──────── MATERIAL PROVIDED

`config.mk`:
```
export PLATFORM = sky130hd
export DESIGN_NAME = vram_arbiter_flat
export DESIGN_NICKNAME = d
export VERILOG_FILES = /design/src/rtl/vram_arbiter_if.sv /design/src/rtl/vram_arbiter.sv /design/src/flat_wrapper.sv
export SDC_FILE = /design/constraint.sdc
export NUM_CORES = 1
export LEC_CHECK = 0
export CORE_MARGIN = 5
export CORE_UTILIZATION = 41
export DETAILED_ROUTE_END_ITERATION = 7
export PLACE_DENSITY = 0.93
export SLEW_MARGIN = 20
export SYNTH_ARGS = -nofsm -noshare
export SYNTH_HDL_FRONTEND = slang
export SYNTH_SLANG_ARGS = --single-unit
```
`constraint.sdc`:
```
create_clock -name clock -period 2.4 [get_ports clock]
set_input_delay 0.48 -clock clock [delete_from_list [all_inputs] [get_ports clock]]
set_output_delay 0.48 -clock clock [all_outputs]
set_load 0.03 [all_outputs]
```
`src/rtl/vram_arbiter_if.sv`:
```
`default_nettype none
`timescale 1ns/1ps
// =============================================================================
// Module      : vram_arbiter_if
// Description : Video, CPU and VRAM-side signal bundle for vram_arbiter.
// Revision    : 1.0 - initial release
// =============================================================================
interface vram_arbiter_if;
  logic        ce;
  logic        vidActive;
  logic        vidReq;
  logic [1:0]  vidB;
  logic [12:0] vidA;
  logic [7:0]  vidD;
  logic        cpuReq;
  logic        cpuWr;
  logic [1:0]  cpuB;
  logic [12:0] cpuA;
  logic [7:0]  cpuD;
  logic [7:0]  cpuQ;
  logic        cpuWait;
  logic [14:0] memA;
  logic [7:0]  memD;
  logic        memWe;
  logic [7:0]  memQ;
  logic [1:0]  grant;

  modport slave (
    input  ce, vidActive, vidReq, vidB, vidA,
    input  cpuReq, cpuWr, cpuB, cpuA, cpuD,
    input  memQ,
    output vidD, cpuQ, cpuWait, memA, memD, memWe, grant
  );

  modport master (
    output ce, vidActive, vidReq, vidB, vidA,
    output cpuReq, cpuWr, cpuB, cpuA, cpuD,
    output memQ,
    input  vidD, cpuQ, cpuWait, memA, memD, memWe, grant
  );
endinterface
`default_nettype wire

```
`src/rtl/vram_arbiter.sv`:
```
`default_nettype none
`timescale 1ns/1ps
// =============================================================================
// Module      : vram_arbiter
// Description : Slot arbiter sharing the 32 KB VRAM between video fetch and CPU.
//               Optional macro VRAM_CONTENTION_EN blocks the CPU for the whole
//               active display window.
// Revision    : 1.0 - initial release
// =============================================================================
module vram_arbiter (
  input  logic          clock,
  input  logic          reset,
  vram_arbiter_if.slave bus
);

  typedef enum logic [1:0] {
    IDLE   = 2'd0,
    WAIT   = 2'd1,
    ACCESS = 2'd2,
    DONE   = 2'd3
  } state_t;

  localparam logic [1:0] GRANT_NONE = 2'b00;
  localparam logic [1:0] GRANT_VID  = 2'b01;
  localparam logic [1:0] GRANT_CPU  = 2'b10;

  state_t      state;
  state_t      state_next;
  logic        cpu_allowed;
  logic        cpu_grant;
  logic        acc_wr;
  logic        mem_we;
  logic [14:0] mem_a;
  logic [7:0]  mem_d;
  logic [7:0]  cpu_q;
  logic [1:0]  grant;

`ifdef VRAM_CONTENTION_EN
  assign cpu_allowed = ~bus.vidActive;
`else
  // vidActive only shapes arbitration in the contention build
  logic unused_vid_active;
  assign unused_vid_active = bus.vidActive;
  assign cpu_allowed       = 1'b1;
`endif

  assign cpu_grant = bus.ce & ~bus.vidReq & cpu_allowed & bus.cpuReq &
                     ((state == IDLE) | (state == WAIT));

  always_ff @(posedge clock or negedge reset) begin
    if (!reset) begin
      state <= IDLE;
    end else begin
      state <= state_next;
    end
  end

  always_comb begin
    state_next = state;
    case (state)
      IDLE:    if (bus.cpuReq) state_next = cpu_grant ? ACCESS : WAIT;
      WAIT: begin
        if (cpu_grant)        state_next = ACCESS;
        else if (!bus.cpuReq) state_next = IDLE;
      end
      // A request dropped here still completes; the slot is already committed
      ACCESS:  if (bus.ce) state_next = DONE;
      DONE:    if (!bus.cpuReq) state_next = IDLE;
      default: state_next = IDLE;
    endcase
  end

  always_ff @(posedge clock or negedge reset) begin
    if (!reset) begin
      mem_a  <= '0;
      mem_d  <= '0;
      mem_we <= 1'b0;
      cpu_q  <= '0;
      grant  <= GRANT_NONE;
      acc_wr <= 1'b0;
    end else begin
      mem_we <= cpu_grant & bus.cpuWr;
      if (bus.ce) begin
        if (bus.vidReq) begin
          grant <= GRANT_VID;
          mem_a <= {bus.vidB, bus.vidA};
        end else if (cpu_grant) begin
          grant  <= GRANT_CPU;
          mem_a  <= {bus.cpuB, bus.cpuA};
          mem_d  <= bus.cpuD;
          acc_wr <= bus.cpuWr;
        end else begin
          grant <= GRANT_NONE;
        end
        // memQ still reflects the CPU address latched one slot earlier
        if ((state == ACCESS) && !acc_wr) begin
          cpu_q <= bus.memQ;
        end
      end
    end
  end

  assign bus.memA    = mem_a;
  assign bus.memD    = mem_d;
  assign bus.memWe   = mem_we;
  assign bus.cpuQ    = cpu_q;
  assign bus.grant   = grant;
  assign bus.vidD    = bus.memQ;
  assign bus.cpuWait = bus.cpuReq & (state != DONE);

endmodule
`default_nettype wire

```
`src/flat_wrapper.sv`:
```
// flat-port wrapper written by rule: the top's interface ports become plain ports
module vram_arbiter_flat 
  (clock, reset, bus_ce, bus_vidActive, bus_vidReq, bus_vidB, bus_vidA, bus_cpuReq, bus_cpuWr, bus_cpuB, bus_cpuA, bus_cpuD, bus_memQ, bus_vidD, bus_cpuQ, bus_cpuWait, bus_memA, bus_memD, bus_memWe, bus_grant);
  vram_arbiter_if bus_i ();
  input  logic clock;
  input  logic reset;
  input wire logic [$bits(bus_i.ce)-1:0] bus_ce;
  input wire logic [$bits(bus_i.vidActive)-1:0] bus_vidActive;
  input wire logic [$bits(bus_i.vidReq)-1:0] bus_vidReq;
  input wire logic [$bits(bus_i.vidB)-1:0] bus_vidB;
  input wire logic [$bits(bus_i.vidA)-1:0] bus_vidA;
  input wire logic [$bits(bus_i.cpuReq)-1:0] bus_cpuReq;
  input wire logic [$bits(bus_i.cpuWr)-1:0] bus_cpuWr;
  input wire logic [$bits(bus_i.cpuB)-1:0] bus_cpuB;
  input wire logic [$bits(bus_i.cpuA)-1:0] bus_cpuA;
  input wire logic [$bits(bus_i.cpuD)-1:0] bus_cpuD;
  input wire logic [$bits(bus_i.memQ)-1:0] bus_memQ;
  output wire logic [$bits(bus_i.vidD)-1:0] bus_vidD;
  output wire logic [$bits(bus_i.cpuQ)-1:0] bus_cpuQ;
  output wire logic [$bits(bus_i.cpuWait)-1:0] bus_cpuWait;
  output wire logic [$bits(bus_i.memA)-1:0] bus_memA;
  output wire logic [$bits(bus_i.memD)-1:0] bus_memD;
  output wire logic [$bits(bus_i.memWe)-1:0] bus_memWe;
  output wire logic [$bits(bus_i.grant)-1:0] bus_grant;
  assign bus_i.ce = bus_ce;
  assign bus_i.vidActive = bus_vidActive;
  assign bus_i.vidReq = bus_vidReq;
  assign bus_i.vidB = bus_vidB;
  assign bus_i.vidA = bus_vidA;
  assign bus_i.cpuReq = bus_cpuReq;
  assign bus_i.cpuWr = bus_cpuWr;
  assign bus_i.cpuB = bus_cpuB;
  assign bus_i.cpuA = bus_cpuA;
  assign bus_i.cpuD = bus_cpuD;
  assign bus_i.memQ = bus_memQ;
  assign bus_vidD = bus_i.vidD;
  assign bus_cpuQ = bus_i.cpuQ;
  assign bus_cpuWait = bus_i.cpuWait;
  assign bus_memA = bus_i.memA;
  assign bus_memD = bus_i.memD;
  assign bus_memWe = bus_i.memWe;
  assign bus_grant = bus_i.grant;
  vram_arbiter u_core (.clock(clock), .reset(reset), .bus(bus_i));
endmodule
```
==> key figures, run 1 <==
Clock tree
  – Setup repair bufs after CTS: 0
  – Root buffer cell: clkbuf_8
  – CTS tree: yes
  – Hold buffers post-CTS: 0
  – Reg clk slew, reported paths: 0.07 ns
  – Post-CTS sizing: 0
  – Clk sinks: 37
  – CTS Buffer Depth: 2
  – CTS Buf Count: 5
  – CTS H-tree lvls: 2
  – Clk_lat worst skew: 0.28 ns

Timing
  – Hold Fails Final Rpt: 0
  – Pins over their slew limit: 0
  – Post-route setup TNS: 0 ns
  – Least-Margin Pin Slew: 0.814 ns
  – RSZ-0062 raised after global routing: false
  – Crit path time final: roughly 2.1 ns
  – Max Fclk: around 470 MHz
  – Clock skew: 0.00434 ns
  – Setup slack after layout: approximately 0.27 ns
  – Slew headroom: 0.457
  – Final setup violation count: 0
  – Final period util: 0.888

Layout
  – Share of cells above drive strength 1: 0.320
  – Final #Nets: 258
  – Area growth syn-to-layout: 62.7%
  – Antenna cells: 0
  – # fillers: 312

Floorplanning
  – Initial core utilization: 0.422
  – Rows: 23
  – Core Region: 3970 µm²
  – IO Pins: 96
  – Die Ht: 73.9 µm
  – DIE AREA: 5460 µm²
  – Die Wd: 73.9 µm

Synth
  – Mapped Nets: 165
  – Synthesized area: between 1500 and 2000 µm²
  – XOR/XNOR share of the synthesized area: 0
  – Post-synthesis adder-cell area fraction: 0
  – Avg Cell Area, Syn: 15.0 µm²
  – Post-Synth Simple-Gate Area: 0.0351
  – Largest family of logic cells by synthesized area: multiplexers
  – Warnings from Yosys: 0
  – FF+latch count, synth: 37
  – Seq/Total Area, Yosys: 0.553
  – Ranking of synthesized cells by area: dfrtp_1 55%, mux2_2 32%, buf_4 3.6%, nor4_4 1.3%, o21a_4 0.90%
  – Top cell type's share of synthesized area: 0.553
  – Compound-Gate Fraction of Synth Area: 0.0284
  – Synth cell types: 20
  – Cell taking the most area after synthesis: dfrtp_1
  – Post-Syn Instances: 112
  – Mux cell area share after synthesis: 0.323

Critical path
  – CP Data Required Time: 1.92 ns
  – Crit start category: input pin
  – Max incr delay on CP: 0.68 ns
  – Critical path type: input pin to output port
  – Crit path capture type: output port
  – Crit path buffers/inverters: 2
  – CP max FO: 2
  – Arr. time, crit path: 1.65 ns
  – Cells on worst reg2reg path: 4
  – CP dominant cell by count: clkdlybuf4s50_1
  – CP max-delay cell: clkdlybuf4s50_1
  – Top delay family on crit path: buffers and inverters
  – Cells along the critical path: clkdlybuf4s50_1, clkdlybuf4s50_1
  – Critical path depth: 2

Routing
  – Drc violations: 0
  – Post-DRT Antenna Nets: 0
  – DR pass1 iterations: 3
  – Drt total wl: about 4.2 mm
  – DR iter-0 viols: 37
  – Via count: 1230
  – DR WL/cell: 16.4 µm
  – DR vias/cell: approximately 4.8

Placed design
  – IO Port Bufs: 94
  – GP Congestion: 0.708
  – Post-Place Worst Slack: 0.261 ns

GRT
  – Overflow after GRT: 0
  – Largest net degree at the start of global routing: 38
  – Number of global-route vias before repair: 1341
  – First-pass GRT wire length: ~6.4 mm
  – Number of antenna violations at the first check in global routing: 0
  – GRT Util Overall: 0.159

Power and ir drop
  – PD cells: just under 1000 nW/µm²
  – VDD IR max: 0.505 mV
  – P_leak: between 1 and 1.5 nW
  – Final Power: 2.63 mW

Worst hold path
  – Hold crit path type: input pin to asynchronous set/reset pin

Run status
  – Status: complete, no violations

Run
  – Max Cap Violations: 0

────────────────
──────── MATERIAL PROVIDED

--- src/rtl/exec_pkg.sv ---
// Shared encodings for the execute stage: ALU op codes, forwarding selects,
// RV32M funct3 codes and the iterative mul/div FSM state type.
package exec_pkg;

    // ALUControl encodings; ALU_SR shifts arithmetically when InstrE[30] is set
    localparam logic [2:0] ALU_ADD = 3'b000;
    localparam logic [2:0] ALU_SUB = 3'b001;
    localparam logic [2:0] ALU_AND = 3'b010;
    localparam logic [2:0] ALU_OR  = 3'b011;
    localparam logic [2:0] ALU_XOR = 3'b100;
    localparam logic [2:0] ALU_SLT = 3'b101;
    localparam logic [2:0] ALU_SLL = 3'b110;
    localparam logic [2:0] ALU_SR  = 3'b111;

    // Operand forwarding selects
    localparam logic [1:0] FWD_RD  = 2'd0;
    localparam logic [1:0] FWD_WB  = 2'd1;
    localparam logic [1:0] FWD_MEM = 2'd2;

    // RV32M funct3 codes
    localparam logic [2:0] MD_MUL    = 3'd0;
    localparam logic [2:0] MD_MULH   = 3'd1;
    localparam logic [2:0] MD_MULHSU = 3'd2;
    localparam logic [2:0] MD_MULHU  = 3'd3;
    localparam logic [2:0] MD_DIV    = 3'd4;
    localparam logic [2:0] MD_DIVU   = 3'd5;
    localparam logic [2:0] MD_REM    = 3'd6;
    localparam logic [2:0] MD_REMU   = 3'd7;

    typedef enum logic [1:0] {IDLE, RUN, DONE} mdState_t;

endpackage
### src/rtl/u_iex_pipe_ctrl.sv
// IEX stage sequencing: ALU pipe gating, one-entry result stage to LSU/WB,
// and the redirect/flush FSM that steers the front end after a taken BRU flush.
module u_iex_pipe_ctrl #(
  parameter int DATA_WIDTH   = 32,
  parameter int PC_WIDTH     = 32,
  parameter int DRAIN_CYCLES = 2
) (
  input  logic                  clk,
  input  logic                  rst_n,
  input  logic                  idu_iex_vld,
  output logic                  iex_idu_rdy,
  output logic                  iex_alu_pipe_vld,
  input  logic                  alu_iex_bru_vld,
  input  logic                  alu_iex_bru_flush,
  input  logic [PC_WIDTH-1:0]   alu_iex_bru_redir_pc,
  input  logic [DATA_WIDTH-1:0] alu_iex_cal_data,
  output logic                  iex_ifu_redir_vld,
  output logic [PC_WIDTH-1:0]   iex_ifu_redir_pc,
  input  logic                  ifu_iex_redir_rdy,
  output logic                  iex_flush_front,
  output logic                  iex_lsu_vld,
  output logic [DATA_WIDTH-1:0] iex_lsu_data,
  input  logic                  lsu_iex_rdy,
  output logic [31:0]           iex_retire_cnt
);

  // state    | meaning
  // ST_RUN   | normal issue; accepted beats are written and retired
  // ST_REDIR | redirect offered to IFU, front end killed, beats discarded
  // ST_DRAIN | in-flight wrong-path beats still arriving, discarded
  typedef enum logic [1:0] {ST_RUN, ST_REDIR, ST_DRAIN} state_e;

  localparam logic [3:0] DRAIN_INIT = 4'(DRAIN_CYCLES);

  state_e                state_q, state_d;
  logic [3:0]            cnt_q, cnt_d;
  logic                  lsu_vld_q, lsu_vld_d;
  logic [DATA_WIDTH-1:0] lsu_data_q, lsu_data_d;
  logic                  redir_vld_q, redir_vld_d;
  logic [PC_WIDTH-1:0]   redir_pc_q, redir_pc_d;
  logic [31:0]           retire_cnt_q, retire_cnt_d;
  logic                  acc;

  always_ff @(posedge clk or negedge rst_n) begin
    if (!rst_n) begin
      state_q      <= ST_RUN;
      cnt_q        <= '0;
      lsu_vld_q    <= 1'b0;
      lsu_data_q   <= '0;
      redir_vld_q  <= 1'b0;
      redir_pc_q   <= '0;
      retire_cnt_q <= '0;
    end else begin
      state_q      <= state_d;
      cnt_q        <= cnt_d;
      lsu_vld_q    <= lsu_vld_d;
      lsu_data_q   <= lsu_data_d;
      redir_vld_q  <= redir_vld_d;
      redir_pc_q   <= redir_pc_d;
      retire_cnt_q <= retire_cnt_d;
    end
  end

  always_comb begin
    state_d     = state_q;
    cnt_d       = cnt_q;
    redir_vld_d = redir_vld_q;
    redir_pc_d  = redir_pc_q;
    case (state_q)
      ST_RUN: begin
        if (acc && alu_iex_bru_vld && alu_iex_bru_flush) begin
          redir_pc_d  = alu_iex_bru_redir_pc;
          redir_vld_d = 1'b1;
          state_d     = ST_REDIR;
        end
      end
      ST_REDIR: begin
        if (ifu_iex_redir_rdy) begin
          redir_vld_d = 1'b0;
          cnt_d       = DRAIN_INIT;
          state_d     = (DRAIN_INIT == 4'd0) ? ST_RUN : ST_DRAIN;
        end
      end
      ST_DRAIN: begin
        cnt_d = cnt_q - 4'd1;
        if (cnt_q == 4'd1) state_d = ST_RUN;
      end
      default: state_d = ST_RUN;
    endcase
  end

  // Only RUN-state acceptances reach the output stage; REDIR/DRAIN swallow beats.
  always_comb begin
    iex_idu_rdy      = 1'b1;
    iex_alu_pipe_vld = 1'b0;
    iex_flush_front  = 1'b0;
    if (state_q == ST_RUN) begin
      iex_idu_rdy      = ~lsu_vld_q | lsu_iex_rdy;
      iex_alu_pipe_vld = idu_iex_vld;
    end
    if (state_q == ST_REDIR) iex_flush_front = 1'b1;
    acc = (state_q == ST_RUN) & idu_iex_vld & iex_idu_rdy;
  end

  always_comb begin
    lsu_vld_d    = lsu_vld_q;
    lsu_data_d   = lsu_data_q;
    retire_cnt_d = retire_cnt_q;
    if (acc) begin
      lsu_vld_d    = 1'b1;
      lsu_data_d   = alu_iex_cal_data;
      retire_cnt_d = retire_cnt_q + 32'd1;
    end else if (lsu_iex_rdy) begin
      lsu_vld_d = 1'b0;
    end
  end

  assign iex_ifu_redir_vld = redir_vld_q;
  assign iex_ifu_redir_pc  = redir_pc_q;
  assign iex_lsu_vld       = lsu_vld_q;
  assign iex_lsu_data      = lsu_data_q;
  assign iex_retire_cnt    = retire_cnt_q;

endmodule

────────────────

**INSTRUCTIONS FOR THE TASK**
What is needed is the number of lines in these entries that include the word "start"; please give it alone.

**SOLUTION**
2